Engineering Contradictions & Design Principles
Engineering Contradiction Analysis
1Adaptability or versatility
If machine tools are reconfigured for different part types, then product variety is improved, but setup time increases
Solution Approach 1:
The system performs preliminary actions by pre-calculating and storing optimal processing sequences for different part combinations in a database. When new parts arrive, the system quickly retrieves pre-computed sequences rather than calculating from scratch, thereby reducing setup time while maintaining adaptability to different part types.
Solution Approach 2:
The system dynamically adjusts processing sequences based on real-time inputs including part geometry, material properties, and machine tool capabilities. The neural network continuously learns from new data and adapts its recommendations, allowing the system to optimize for both product variety and minimal setup time as conditions change.
2Productivity
If batch size is increased to compensate for setup time, then productivity is improved, but inventory cost increases
Solution Approach 1:
The system changes the parameter of batch size from a fixed large value to a dynamically optimized value. By analyzing part similarity, machine tool capabilities, and setup time requirements, the system determines optimal batch sizes that minimize total cost while maintaining productivity. This allows smaller, more frequent batches when part variety is high, and larger batches when part similarity is high.
3Loss of time
If engineering-intensive methods are used to reduce setup time, then setup time is reduced, but method complexity increases
Solution Approach 1:
The system replaces complex engineering-intensive manual methods with an automated neural network-based information processing system. The neural network automatically analyzes part geometries, material properties, and machine capabilities to generate optimized processing sequences, eliminating the need for manual engineering analysis while reducing setup time.
Solution Approach 2:
The system creates digital copies of part designs, material specifications, and machine tool capabilities in a database.
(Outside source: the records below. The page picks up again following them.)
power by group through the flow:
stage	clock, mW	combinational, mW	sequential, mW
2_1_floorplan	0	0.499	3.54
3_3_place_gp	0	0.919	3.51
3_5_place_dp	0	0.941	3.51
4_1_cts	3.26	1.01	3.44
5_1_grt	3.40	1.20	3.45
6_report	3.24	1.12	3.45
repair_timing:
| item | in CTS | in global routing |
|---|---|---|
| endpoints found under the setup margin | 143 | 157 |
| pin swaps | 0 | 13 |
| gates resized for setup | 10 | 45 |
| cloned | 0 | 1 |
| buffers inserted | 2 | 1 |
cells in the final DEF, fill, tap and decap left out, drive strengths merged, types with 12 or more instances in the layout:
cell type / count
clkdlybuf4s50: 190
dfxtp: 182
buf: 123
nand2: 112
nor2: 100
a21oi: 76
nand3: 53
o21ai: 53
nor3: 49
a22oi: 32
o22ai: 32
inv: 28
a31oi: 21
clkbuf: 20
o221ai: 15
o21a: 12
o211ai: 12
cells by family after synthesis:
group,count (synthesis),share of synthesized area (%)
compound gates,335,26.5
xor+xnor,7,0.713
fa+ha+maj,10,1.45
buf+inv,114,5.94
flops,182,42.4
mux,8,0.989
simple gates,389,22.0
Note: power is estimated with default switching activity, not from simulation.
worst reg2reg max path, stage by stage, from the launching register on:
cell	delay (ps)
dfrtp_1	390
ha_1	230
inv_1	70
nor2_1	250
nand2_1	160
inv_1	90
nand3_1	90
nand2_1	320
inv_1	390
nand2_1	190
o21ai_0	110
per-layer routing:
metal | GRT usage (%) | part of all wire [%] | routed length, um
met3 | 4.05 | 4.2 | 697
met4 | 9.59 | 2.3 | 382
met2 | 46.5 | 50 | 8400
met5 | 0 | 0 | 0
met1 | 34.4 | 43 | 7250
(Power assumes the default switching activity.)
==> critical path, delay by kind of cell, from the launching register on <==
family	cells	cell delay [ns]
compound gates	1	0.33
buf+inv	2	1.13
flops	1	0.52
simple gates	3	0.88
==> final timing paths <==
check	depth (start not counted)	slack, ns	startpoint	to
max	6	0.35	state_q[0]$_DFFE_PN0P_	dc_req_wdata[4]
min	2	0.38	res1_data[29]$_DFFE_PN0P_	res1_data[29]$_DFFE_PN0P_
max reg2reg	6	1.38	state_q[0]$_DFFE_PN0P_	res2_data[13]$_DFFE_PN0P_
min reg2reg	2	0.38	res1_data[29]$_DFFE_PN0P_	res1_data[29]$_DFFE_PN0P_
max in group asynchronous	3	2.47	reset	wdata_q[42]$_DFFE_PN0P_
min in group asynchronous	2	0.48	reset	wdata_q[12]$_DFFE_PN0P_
<file path="config.mk">
export PLATFORM = sky130hd
export DESIGN_NAME = spi_mem_burst_flat
export DESIGN_NICKNAME = d
export VERILOG_FILES = /design/src/rtl/spi_mem_burst_pkg.sv /design/src/rtl/spi_mem_burst_if.sv /design/src/rtl/spi_mem_burst_shift_reg.sv /design/src/rtl/spi_mem_burst.sv /design/src/flat_wrapper.sv
export SDC_FILE = /design/constraint.sdc
export NUM_CORES = 1
export LEC_CHECK = 0
export CAP_MARGIN = 20
export CELL_PAD_IN_SITES_DETAIL_PLACEMENT = 0
export CELL_PAD_IN_SITES_GLOBAL_PLACEMENT = 1
export CORE_ASPECT_RATIO = 2
export CORE_MARGIN = 3
export CORE_UTILIZATION = 36
export DETAILED_ROUTE_END_ITERATION = 10
export MAX_ROUTING_LAYER = met4
export PLACE_DENSITY = 0.66
export SETUP_SLACK_MARGIN = 0.2
export SYNTH_ARGS = -nofsm -noshare
export SYNTH_HDL_FRONTEND = slang
export SYNTH_SLANG_ARGS = --single-unit
</file>
<file path="constraint.sdc">
create_clock -name clk -period 4.4 [get_ports clk]
set_input_delay 0.88 -clock clk [delete_from_list [all_inputs] [get_ports clk]]
set_output_delay 0.88 -clock clk [all_outputs]
set_load 0.02 [all_outputs]
</file>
These digital models are used by the neural network to simulate and optimize processing sequences without requiring physical prototypes or manual trial-and-error, thereby reducing setup time and method complexity.
4Adaptability or versatility
If frequent part type changes are implemented, then market responsiveness is improved, but setup frequency increases
Solution Approach 1:
The system merges the processing of multiple different part types into single production runs by identifying and exploiting similarities between parts. The neural network groups parts that can be processed using similar machine tool configurations and parameters, allowing the system to respond to market diversity while minimizing the number of actual setup changes required.
Data Source
AI summary
Methods, systems and apparatus, including computer programs encoded on computer storage medium, for controlling operations of machine tool workstations. Machine tool workstations are grouped into functional groups. Neural networks corresponding to the functional groups are trained to process respective inputs representing parts to be processed to generate respective outputs representing sequences of ordered subsets of the parts that produce a reduced setup time for workstations in the functional groups. Data representing respective collections of parts to be processed by workstations included in the functional groups is processed using the trained neural networks to generate corresponding sequences of ordered subsets of the collection of parts. Average delay times associated with the generated sequences of ordered subsets of the collection of parts are computed. If the average delay times are less than a predetermined threshold, parts are released to the functional groups for processing according to the generated sequences.